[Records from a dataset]
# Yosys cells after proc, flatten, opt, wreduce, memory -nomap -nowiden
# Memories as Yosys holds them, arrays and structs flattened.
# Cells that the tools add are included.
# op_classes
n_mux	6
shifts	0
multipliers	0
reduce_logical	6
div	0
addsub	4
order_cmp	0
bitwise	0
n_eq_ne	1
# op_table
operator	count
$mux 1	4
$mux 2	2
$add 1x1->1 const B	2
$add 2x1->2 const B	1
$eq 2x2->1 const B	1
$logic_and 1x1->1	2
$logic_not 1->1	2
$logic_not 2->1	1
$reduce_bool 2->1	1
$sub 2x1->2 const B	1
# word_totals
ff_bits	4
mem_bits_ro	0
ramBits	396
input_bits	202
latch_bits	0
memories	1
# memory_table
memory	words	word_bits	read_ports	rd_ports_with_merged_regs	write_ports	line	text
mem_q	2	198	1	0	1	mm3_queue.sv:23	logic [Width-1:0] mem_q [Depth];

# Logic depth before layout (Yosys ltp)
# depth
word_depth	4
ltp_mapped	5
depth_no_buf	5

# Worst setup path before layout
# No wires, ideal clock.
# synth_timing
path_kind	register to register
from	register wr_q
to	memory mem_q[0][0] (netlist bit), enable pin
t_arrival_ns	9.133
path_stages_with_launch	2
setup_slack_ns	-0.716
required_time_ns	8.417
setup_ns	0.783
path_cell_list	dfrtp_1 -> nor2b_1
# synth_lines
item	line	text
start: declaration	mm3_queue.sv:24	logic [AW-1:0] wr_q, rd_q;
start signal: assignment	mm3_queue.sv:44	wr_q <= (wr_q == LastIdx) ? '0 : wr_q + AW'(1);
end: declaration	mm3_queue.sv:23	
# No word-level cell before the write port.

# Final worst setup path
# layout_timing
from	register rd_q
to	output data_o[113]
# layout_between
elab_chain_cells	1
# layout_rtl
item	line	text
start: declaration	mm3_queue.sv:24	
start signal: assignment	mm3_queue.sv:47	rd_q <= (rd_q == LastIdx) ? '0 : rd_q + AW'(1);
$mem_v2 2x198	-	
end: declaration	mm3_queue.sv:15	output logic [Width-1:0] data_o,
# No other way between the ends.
==> src/rtl/mm3_pkg.sv <==
// ----------------------------------------------------------------------------
// mm3_pkg: shared types and constants for the MurmurHash3 stream hasher
// Request codes, mode codes, mixing constants and the queued command format.
// ----------------------------------------------------------------------------
package mm3_pkg;

  localparam logic REQ_BYTE   = 1'b0;
  localparam logic REQ_FINISH = 1'b1;

  localparam logic MODE_X86_32  = 1'b0;
  localparam logic MODE_X64_128 = 1'b1;

  localparam int unsigned QueueDepth = 2;

  localparam logic [63:0] C1_32  = 64'h0000_0000_cc9e_2d51;
  localparam logic [63:0] C2_32  = 64'h0000_0000_1b87_3593;
  localparam logic [63:0] C1_64  = 64'h87c3_7b91_1142_53d5;
  localparam logic [63:0] C2_64  = 64'h4cf5_ad43_2745_937f;
  localparam logic [63:0] FM32_A = 64'h0000_0000_85eb_ca6b;
  localparam logic [63:0] FM32_B = 64'h0000_0000_c2b2_ae35;
  localparam logic [63:0] FM64_A = 64'hff51_afd7_ed55_8ccd;
  localparam logic [63:0] FM64_B = 64'hc4ce_b9fe_1a85_ec53;
  localparam logic [31:0] ADD_32 = 32'he654_6b64;
  localparam logic [63:0] ADD_H1 = 64'h0000_0000_52dc_e729;
  localparam logic [63:0] ADD_H2 = 64'h0000_0000_3849_5ab5;

  // One unit of work for the mixing engine: a full block or a finish.
  typedef struct packed {
    logic          fin;
    logic          mode;
    logic [3:0]    tail;
    logic [63:0]   len;
    logic [127:0]  blk;
  } cmd_t;

  localparam int unsigned CmdWidth = $bits(cmd_t);

  function automatic logic [31:0] rotl32(input logic [31:0] x, input int unsigned r);
    rotl32 = (x << r) | (x >> (32 - r));
  endfunction

  function automatic logic [63:0] rotl64(input logic [63:0] x, input int unsigned r);
    rotl64 = (x << r) | (x >> (64 - r));
  endfunction

endpackage
[src/flat_wrapper.sv]
// flat-port wrapper written by rule: the top's interface ports become plain ports
module mm3_back_flat 
  (clk_i, rst_ni, q_empty_i, cmd_i, pop_o, out_chan_valid, out_chan_hash_high, out_chan_hash_low, out_chan_ready);
  mm3_out_if out_chan_i ();
  input  logic clk_i;
  input  logic rst_ni;
  input  logic q_empty_i;
  input  mm3_pkg::cmd_t cmd_i;
  output logic pop_o;
  output wire logic [$bits(out_chan_i.valid)-1:0] out_chan_valid;
  output wire logic [$bits(out_chan_i.hash_high)-1:0] out_chan_hash_high;
  output wire logic [$bits(out_chan_i.hash_low)-1:0] out_chan_hash_low;
  input wire logic [$bits(out_chan_i.ready)-1:0] out_chan_ready;
  assign out_chan_valid = out_chan_i.valid;
  assign out_chan_hash_high = out_chan_i.hash_high;
  assign out_chan_hash_low = out_chan_i.hash_low;
  assign out_chan_i.ready = out_chan_ready;
  mm3_back u_core (.clk_i(clk_i), .rst_ni(rst_ni), .q_empty_i(q_empty_i), .cmd_i(cmd_i), .pop_o(pop_o), .out_chan(out_chan_i));
endmodule
[config.mk]
export PLATFORM = sky130hd
export DESIGN_NAME = mm3_back_flat
export DESIGN_NICKNAME = d
export VERILOG_FILES = /design/src/rtl/mm3_pkg.sv /design/src/rtl/mm3_if.sv /design/src/rtl/mm3_back.sv /design/src/flat_wrapper.sv
export SDC_FILE = /design/constraint.sdc
export NUM_CORES = 2
export LEC_CHECK = 0
export BUFFER_PORTS_ARGS = -buffer_cell sky130_fd_sc_hd__buf_2
export CAP_MARGIN = 10
export CORE_MARGIN = 2
export CORE_UTILIZATION = 40
export DETAILED_ROUTE_END_ITERATION = 10
export HOLD_SLACK_MARGIN = 0.06
export PLACE_DENSITY = 0.53
export SLEW_MARGIN = 20
export SYNTH_ARGS = -nofsm -noshare
export SYNTH_HDL_FRONTEND = slang
export SYNTH_SLANG_ARGS = --single-unit
[constraint.sdc]
create_clock -name clk_i -period 10.9 [get_ports clk_i]
set_input_delay 2.18 -clock clk_i [delete_from_list [all_inputs] [get_ports clk_i]]
set_output_delay 2.18 -clock clk_i [all_outputs]
set_load 0.1 [all_outputs]
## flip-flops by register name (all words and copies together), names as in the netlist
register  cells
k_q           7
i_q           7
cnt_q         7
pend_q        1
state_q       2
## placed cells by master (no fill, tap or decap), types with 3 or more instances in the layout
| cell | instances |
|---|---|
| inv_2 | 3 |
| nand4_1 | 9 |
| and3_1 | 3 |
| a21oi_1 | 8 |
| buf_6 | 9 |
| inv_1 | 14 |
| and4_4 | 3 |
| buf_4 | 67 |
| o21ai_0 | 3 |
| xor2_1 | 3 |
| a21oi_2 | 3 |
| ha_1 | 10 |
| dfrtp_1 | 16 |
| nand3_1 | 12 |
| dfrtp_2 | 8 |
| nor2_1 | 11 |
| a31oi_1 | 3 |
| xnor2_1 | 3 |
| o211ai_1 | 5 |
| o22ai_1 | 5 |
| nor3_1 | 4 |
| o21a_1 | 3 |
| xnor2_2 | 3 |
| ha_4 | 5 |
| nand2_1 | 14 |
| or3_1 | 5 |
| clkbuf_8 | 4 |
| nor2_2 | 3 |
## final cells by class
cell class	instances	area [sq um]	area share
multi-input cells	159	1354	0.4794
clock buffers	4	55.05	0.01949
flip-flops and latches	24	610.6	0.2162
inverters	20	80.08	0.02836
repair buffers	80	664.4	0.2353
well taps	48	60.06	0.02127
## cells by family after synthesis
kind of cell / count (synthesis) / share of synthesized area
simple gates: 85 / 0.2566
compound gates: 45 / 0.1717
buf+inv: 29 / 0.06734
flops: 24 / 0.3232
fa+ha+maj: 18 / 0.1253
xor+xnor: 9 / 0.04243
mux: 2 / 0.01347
--- config.mk ---
export PLATFORM = sky130hd
export DESIGN_NAME = pce_front
export DESIGN_NICKNAME = d
export VERILOG_FILES = /design/src/rtl/pce_pkg.sv /design/src/rtl/pce_front.sv
export SDC_FILE = /design/constraint.sdc
export NUM_CORES = 1
export LEC_CHECK = 0
export BUFFER_PORTS_ARGS = -buffer_cell sky130_fd_sc_hd__buf_4
export CORE_AREA = 3 3 233 235
export CTS_BUF_LIST = sky130_fd_sc_hd__clkbuf_2
export CTS_CLUSTER_DIAMETER = 120
export DETAILED_ROUTE_END_ITERATION = 8
export DIE_AREA = 0 0 236 238
export PLACE_DENSITY = 0.7
export SYNTH_ARGS = -nofsm -noshare
export SYNTH_HDL_FRONTEND = slang
export SYNTH_SLANG_ARGS = --single-unit
--- constraint.sdc ---
create_clock -name clk -period 24.3 [get_ports clk]
set_clock_uncertainty 0.15 [all_clocks]
set_input_delay 4.86 -clock clk [delete_from_list [all_inputs] [get_ports clk]]
set_output_delay 4.86 -clock clk [all_outputs]
set_load 0.1 [all_outputs]
--- src/rtl/pce_pkg.sv ---
// Package for the piecewise cubic evaluator: widths, knot-store sizing, function codes.
// Holds the shared request struct, 48-bit saturation limits and the knot-count clamp.
// No dependencies.
package pce_pkg;

  localparam int MAX_KNOTS = 256;
  localparam int AW        = $clog2(MAX_KNOTS);
  localparam int DW        = 48;
  localparam int CW        = 9;

  localparam logic FUNC_WRITE = 1'b0;
  localparam logic FUNC_QUERY = 1'b1;

  localparam logic signed [DW-1:0] W48_MAX = {1'b0, {(DW-1){1'b1}}};
  localparam logic signed [DW-1:0] W48_MIN = {1'b1, {(DW-1){1'b0}}};

  typedef struct packed {
    logic                 func;
    logic [7:0]           entry_index;
    logic signed [DW-1:0] knot_position;
    logic signed [DW-1:0] coef_constant;
    logic signed [DW-1:0] coef_linear;
    logic signed [DW-1:0] coef_square;
    logic signed [DW-1:0] coef_cube;
    logic signed [DW-1:0] query_point;
  } req_t;

  function automatic logic [CW-1:0] clamp_count(input logic [CW-1:0] n);
    logic [CW-1:0] top;
    logic [CW-1:0] r;
    top = (MAX_KNOTS < 256) ? CW'(MAX_KNOTS) : CW'(256);
    r = n;
    if (r < CW'(2)) r = CW'(2);
    if (r > top) r = top;
    return r;
  endfunction

endpackage

--- src/rtl/pce_front.sv ---
// Front end of the piecewise cubic evaluator: input transaction capture into a two-entry queue.
// Depends on pce_pkg.
module pce_front import pce_pkg::*; (
  input  logic clk,
  input  logic rst_n,
  input  logic in_valid,
  output logic in_ready,
  input  req_t in_req,
  output logic q_valid,
  input  logic q_ready,
  output req_t q_req
);

  req_t       mem_r [2];
  logic       wp_r, wp_nxt, rp_r, rp_nxt;
  logic [1:0] cnt_r, cnt_nxt;
  logic       push, pop;

  assign in_ready = (cnt_r != 2'd2);
  assign q_valid  = (cnt_r != 2'd0);
  assign q_req    = mem_r[rp_r];
  assign push     = in_valid && in_ready;
  assign pop      = q_valid && q_ready;

  always_comb begin
    wp_nxt  = push ? ~wp_r : wp_r;
    rp_nxt  = pop ? ~rp_r : rp_r;
    cnt_nxt = cnt_r + {1'b0, push} - {1'b0, pop};
  end

  always_ff @(posedge clk) begin
    if (!rst_n) begin
      wp_r  <= 1'b0;
      rp_r  <= 1'b0;
      cnt_r <= 2'd0;
    end else begin
      wp_r  <= wp_nxt;
      rp_r  <= rp_nxt;
      cnt_r <= cnt_nxt;
    end
  end

  always_ff @(posedge clk) begin
    if (push) mem_r[wp_r] <= in_req;
  end

endmodule

Word level (Yosys, flattened, before mapping)
Memory sizes are Yosys's and may differ from the RTL's. A register that Yosys moved wholly into a read port is not among the register bits. Cells that the tools add are included.

Register bits after elaboration: 4. Bits in latches: 0. Memory bits (writable): 594. Bits in read-only memories: 0. Input port bits: 301. Word-level logic and storage cells: 16. Memories: 1.

$add $sub $neg: 2. Multipliers: 0. Divide/modulo/power cells: 0. Order comparisons: 0. Equal/unequal tests: 1. Shift-type cells: 0. Mux-type cells: 4. Bitwise gates (word level): 2. Reduce and logical (&&, ||, !) cells: 3.

Memories: mem_r (depth 2, bits a word 297, rd ports 1, clocked after memory_dff 1, write ports 1, RTL line pce_front.sv:14) `req_t mem_r [2];`.

Operators by type and width (count): $mux W1 (4); $add A2 B1 Y2 (1); $logic_and A1 B1 Y1 (2); $ne A2 B2 Y1 const B (1); $not A1 Y1 (2); $reduce_bool A2 Y1 (1); $sub A2 B1 Y2 (1).

Logic depth before layout (Yosys ltp)
Gate-level depths: netlist (run 1).

Word-level depth: 4. Mapped depth: 8.

Least setup slack after synthesis (run 1)
OpenSTA, ideal clock, no wires.

Path type: input port to flip-flop. Start: in in_valid. End: mem mem_r[0][0] (netlist bit), enable pin. Data arrival time: 17.321 ns. Required time: 23.187 ns. Path slack: 5.867 ns. Stages on the path: 2. Cells stage by stage: nand2_1 > nor2_1.

Word-level cells in the longest chain between the ends: 3.

Ends and longest elaborated chain: start, declared (RTL line pce_front.sv:6) `input logic in_valid,`; $logic_and A1 B1 Y1 (RTL line pce_front.sv:22) `assign push = in_valid && in_ready;`; $mux W1 (RTL line pce_front.sv:44) `if (push) mem_r[wp_r] <= in_req;`; $mux W1 (not written as such) (RTL line pce_front.sv:44); end, declared (RTL line pce_front.sv:14).

Every way passes these cells.

==> results.yml, run 1 <==
clock_tree:
  htree_num_levels: 4
  clk_pin_slew_ns: 0.08
  cts_hold_buffers: 0
  clock_path_buffers: 3
  numCtsBuffers: 148
  ctsResizeCount: 0
  post_cts_buffers: 0
  tritoncts: "built"
  clock_sinks: 599
  cts-root-buf: "clkbuf_2"
  clkLatencyLatePin_ns: 1.22
timing:
  fin_crit_sh: 0.3616
  finalSetupViolCount: 0
  min_period_ns: 8.787
  slew_violations: 0
  rsz0062_at_grt: "no"
  whs_ns: 0.3986
  fmax_ghz: 0.1138
  setup_tns_ns: 0
  setup_ws_ns: 15.51
  max-slew-margin-rel: 0.2245
  tightest_slew_ns: 1.163
  hold_viol_final: 0
pwr:
  leakage_nw: 11.47
  total_power_mw: 3.845
  power_frac_comb: 0.488
  peakVddDrop_mv: 0.1077
  p_switching_mw: 1.839
  clkPwrFrac: 0.163
  power.internal_mw: 2.006
  p_seq_frac: 0.349
  power.density_mw_per_mm2: 132.4
  p_sw_frac: 0.4783
route:
  drtIter0Drc: 530
  drc_errors: 0
  wl_per_cell_um: 20.80
  vias_per_cell: 4.729
  via_count: 11690
  wirelength_mm: 51.40
  drt_pass1_iterations: 4
  drt.antenna.violating_nets: 0
synthesis:
  ys_warn_count: 0
  synth_area_per_cell_um2: 23.85
  syn_inst: 948
  ys_ff_latch: 599
  synth_fp_nets: 1251
  ys_types: 18
  synth_area_mm2: 0.02261
  yosysSeqAreaShare: 0.7932
layout:
  drive_above_1_share: 0.6421
  fin_area_mm2: 0.02903
  final_cells: 2471
  layout.nets: 1977
  final_common_cell: "buf_4"
  final_cell_mix: "buf_4 (607), edfxtp_1 (594), mux2_4 (230)"
  fill_cells: 4150
  final_util: 0.5536
  areaGrowthSynthToFinish_pct: 28.39
placed_design:
  dp_hpwl_mm: 34.92
  place_congestion: 0.7722
  placed_area_mm2: 0.02775
  preCtsSetupSlack_ns: 16.44
  place_inst: 2212
  place.port_buffers: 599
floorplan:
  io_pins: 600
  core_area_mm2: 0.05245
  die_h_um: 238
  std_cell_rows: 84
  start_util: 0.4312
  fp.dieW_um: 236
  die-area_mm2: 0.05617
run:
  cap_violations: 0
setup_path:
  path_max_fanout: 121
  worstSetupPathType: "flip-flop to primary output"
  worst_setup_path_end_kind: "primary output"
  arrival_ns: 3.78
  required_ns: 19.29
  start_kind: "flip-flop"
global_routing:
  grt_max_degree: 122
  overflow: 0
  grt_usage: 0.1770
  grt_pass1_vias: 12520
  antenna_found_initial: 9
  grt_pass1_wl_mm: 74.32
run_status:
  outcome: "completed"
worst_hold_path:
  hold_class: "flip-flop to flip-flop"
worst max-delay path, stage by stage (launching register included):
cell	delay, ns
dfxtp_4	0.95
buf_12	0.60
mux2_4	0.35
buf_4	0.29
power by group through the flow:
| stage | Clock [mW] | Sequential [mW] | Combinational [mW] |
|---|---|---|---|
| global placement | 0 | 1.36 | 1.88 |
| CTS | 0.662 | 1.34 | 1.88 |
| detailed placement | 0 | 1.37 | 1.88 |
| floorplan | 0 | 1.41 | 1.55 |
| finish | 0.627 | 1.34 | 1.88 |
| global route | 0.715 | 1.35 | 1.92 |
state kept, by name (all words and copies together) (netlist names), named ones only:
register  count
mem_r       594
cnt_r         2
wp_r          1
rp_r          1
worst paths after layout:
| path | startpoint | endpoint | slack [ns] | depth (start not counted) |
|---|---|---|---|---|
| worst max register to register | cnt_r[0]$_SDFF_PN0_ | mem_r[0][130]$_DFFE_PP_ | 20.73 | 5 |
| worst min register to register | rp_r$_SDFFE_PN0P_ | flip-flop | 0.40 | 2 |
| worst max-delay path | flip-flop | q_req[84] | 15.51 | 3 |
| worst min-delay path | rp_r$_SDFFE_PN0P_ | flip-flop | 0.40 | 2 |
cell families (layout without fill, tap and decap cells):
group / Yosys count / count (layout) / synth area share
compound gates: 1 / 1 / 0.0003321
mux: 298 / 298 / 0.1865
buf+inv: 34 / 860 / 0.01494
xor+xnor: 3 / 3 / 0.001162
other cells: 0 / 9 / 0
simple gates: 11 / 11 / 0.002711
flops: 599 / 599 / 0.7932
fa+ha+maj: 2 / 2 / 0.001106
cell usage after synthesis, drive strengths merged:
| library cell | count | area [µm²] |
|---|---|---|
| o21a | 1 | 7.510 |
| nand2 | 2 | 7.510 |
| ha | 2 | 25.02 |
| buf | 33 | 334.1 |
| mux2i | 1 | 10.01 |
| dfxtp | 5 | 100.1 |
| and2 | 2 | 12.51 |
| nor2b | 2 | 12.51 |
| inv | 1 | 3.750 |
| and3 | 1 | 6.260 |
| edfxtp | 594 | 17840 |
| mux2 | 297 | 4208 |
| xnor2 | 3 | 26.28 |
| nor2 | 1 | 3.750 |
| nand2b | 2 | 12.51 |
| or2 | 1 | 6.260 |
cell type report:
class / instances / area [µm²] / share of cell area
Sequential cell: 599 / 17940 / 0.6180
Timing Repair Buffer: 609 / 4597 / 0.1583
Multi-Input combinational cell: 315 / 4350 / 0.1498
Clock buffer: 213 / 1066 / 0.03672
Tap cell: 688 / 860.8 / 0.02965
Clock inverter: 37 / 191.4 / 0.006594
Antenna cell: 9 / 22.52 / 0.0007757
Inverter: 1 / 3.754 / 0.0001293
per-layer routing:
layer / wire length (µm) / part of all wire / global-route usage
met5: 47 / 0.00091 / 0
met2: 26900 / 0.52 / 0.3065
met3: 4579 / 0.089 / 0.07651
met4: 1142 / 0.022 / 0.06987
met1: 18730 / 0.36 / 0.1921
(Power assumes the default switching activity.)
==> run 2: changes to the inputs <==
--- a/config.mk
+++ b/config.mk
@@ -5,13 +5,14 @@
 export SDC_FILE = /design/constraint.sdc
 export NUM_CORES = 1
 export LEC_CHECK = 0
+export ABC_AREA = 1
 export BUFFER_PORTS_ARGS = -buffer_cell sky130_fd_sc_hd__buf_4
-export CORE_AREA = 3 3 233 235
+export CORE_AREA = 3 3 232 234
 export CTS_BUF_LIST = sky130_fd_sc_hd__clkbuf_2
 export CTS_CLUSTER_DIAMETER = 120
 export DETAILED_ROUTE_END_ITERATION = 8
-export DIE_AREA = 0 0 236 238
-export PLACE_DENSITY = 0.7
+export DIE_AREA = 0 0 235 237
+export PLACE_DENSITY = 0.73
 export SYNTH_ARGS = -nofsm -noshare
 export SYNTH_HDL_FRONTEND = slang
 export SYNTH_SLANG_ARGS = --single-unit
==> constraint.sdc (replaced) <==
create_clock -name clk -period 7.73 [get_ports clk]
set_clock_uncertainty 0.15 [all_clocks]
set_input_delay 1.546 -clock clk [delete_from_list [all_inputs] [get_ports clk]]
set_output_delay 1.546 -clock clk [all_outputs]
set_load 0.1 [all_outputs]
==> run 2 against run 1 <==
Die area down 0.84%. Area after synthesis about the same. Global-route usage up 0.096 points. First-iteration DRC count up 16%. Register-to-register slack worse by 16 ns. Sequential cell count unchanged. Cell count down 0.12%. Clock-buffer cell count down 9. Sequential power rose to 3.2 times the previous value. Via count down 0.18%. Clock power rose to 3.2 times the previous value. Critical path type unchanged. Largest power group unchanged. Highest routed layer unchanged.
==> results.yml, run 2 <==
setup_path:
  critPathSlowestCell: "dfxtp_4"
  rr_endpoint: "mem_r[1][195]$_DFFE_PP_"
  start_kind: "flip-flop"
  rr_startpoint: "cnt_r[0]$_SDFF_PN0_"
  regToRegSetupSlack_ns: 4.90
  worst_setup_path_end_kind: "primary output"
  reg2reg_depth: 5
  arrival_ns: 3.63
  required_ns: 6.03
  crit_chain: "buf_12 > mux2_4 > buf_4"
  path_max_fanout: 118
  worstSetupPathType: "flip-flop to primary output"
  max_stage_delay_ns: 0.90
route:
  via_count: 11670
  wirelength_mm: 51.04
  drt_pass1_iterations: 6
  drc_errors: 0
  drtIter0Drc: 613
  wl_per_cell_um: 20.68
  drt.antenna.violating_nets: 0
  vias_per_cell: 4.726
pwr:
  power.density_mw_per_mm2: 413.5
  p_switching_mw: 5.687
  power.internal_mw: 6.323
  p_seq_frac: 0.354
  leakage_nw: 11.47
  total_power_mw: 12.01
  power_frac_comb: 0.480
  clkPwrFrac: 0.166
  p_sw_frac: 0.4735
  peakVddDrop_mv: 0.3831
layout:
  fill_cells: 4014
  reg.largest.list: "mem_r x594, cnt_r x2"
  areaGrowthSynthToFinish_pct: 28.41
  final_common_cell: "buf_4"
  drive_above_1_share: 0.6315
  largest_reg_flops: 594
  layout.nets: 1986
  final_cell_mix: "buf_4 (601), edfxtp_1 (594), mux2_4 (230)"
  fin_area_mm2: 0.02905
  largest-register: "mem_r"
floorplan:
  die_h_um: 237
  die-area_mm2: 0.05570
  start_util: 0.4330
  core_area_mm2: 0.05224
  io_pins: 600
  std_cell_rows: 84
  fp.dieW_um: 235
synthesis:
  yosysTopAreaCellShare: 0.7886
  yosysMostFrequentCell: "edfxtp_1"
  synth_edf_count: 594
  yosys-top-cells-area: "edfxtp_1 (79%), mux2_4 (15%), mux2_2 (3.3%)"
  synthFlopType: "edfxtp_1"
  synth_fp_nets: 1263
  synth_area_leader_cell: "edfxtp_1"
  ys_ff_latch: 599
  ys_types: 12
  ys_async_sr_fraction: 0
  synth_area_per_cell_um2: 23.56
  synth_area_mm2: 0.02262
  yosys-top-cells-count: "edfxtp_1 (594), mux2_4 (230), mux2_2 (67)"
  syn_inst: 960
  ys_warn_count: 0
  yosysSeqAreaShare: 0.7930
clock_tree:
  tritoncts: "built"
  clock_path_buffers: 3
  numCtsBuffers: 148
  ctsResizeCount: 0
  clkLatencyLatePin_ns: 1.16
  clk_pin_slew_ns: 0.11
  cts-root-buf: "clkbuf_2"
  post_cts_buffers: 0
  cts_hold_buffers: 0
  clock_sinks: 599
  htree_num_levels: 4
worst_hold_path:
  whs_path_depth: 1
  hp-start: "in_req[248]"
  hold_class: "primary input to flip-flop"
  hold_end: "mem_r[1][248]$_DFFE_PP_"
placed_design:
  placed_area_mm2: 0.02777
  place_congestion: 0.8088
  dp_hpwl_mm: 35.05
  place.port_buffers: 599
run_status:
  outcome: "completed"
global_routing:
  grt_usage: 0.1780
  overflow: 0
  antenna_found_initial: 6
  grt_max_degree: 173
  grt_pass1_wl_mm: 73.98
  grt_pass1_vias: 12390
timing:
  hold_viol_final: 0
  min_period_ns: 5.330
  slew_violations: 0
  fin_crit_sh: 0.6896
  setup_tns_ns: 0
  tightest_slew_ns: 1.317
  fmax_ghz: 0.1876
  rsz0062_at_grt: "no"
  max-slew-margin-rel: 0.1222
  finalSetupViolCount: 0
run:
  cap_violations: 0
-- run 2: cell count changes after synthesis, sizes merged, moves of 2 or more --
cell    before  now
nand2        2    9
nor2b        2    0
and2         2    0
nand2b       2    0
nand3        0    3
a21oi        0    2
inv          1    7
xnor2        3    0
nor2         1    8
-- run 2: worst max-delay path by stage --
| stage | startpoint | slack (ns) | to | cells past startpoint |
|---|---|---|---|---|
| floorplan | in_valid | 1.02 | mem_r[1][0]$_DFFE_PP_ | 2 |
| CTS | flip-flop | 2.13 | q_req[151] | 3 |
| global placement | flip-flop | 3.64 | q_req[28] | 3 |
| finish | flip-flop | 2.40 | q_req[201] | 3 |
| detailed placement | flip-flop | 3.61 | q_req[151] | 3 |
| global route | flip-flop | 2.08 | q_req[0] | 3 |
-- run 2: logic make-up (layout without fill, tap and decap cells) --
group | after synthesis | in the layout | share of synthesized area
compound gates | 2 | 2 | 0.0004425
fa+ha+maj | 2 | 2 | 0.001106
buf+inv | 40 | 855 | 0.01593
flops | 599 | 599 | 0.7930
mux | 297 | 297 | 0.1860
other cells | 0 | 5 | 0
simple gates | 20 | 20 | 0.003485
-- run 2: critical path: cells and delay by family, from the launching register on --
family	cells	cell delay (ns)
buf+inv	2	0.84
mux	1	0.31
flops	1	0.90
-- run 2: area by class of cell --
class | instances | area (µm²) | area share
antenna | 5 | 12.51 | 0.0004308
clock buffer | 204 | 1021 | 0.03515
clock inverter | 38 | 239.0 | 0.008228
inverter | 7 | 30.03 | 0.001034
multi-input combinational | 321 | 4329 | 0.1490
sequential | 599 | 17940 | 0.6177
tap | 688 | 860.8 | 0.02964
timing repair buffer | 606 | 4612 | 0.1588
-- run 2: layer usage --
layer  GRT usage  part of all wire  wire length [µm]  vias up
met2      0.3009              0.52             26370      512
met1      0.1909              0.36             18580     5699
met5           0           0.00029                15        -
met4     0.07846             0.028              1447        2
li1            -                 -                 -     5352
met3     0.08386             0.090              4618      100
-- run 2: per-stage QoR --
step,util,std cells,hold slack (ns),worst slack (ns)
floorplan,-,960,0.3175,1.018
global placement,0.5317,2221,0.3322,3.639
detailed placement,0.5317,2221,0.3438,3.609
CTS,0.5558,2463,0.05792,2.132
global route,0.5561,2468,0.1030,2.083
finish,0.5561,2468,0.3456,2.400
-- run 2: power by group through the flow --
stage                     logic, mW  registers [mW]  clock network [mW]
final                          5.77            4.25                1.99
after CTS                      5.79            4.26                2.08
after global routing           5.90            4.29                2.26
after floorplan                4.76            4.33                   0
after global placement         5.76            4.31                   0
after detailed placement       5.79            4.33                   0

## YOUR GOAL:
All lines of the entries above where "declaration" turns up should be reported.

## RESULT OF THIS EXERCISE:
start: declaration	mm3_queue.sv:24	logic [AW-1:0] wr_q, rd_q;
end: declaration	mm3_queue.sv:23	
start: declaration	mm3_queue.sv:24	
end: declaration	mm3_queue.sv:15	output logic [Width-1:0] data_o,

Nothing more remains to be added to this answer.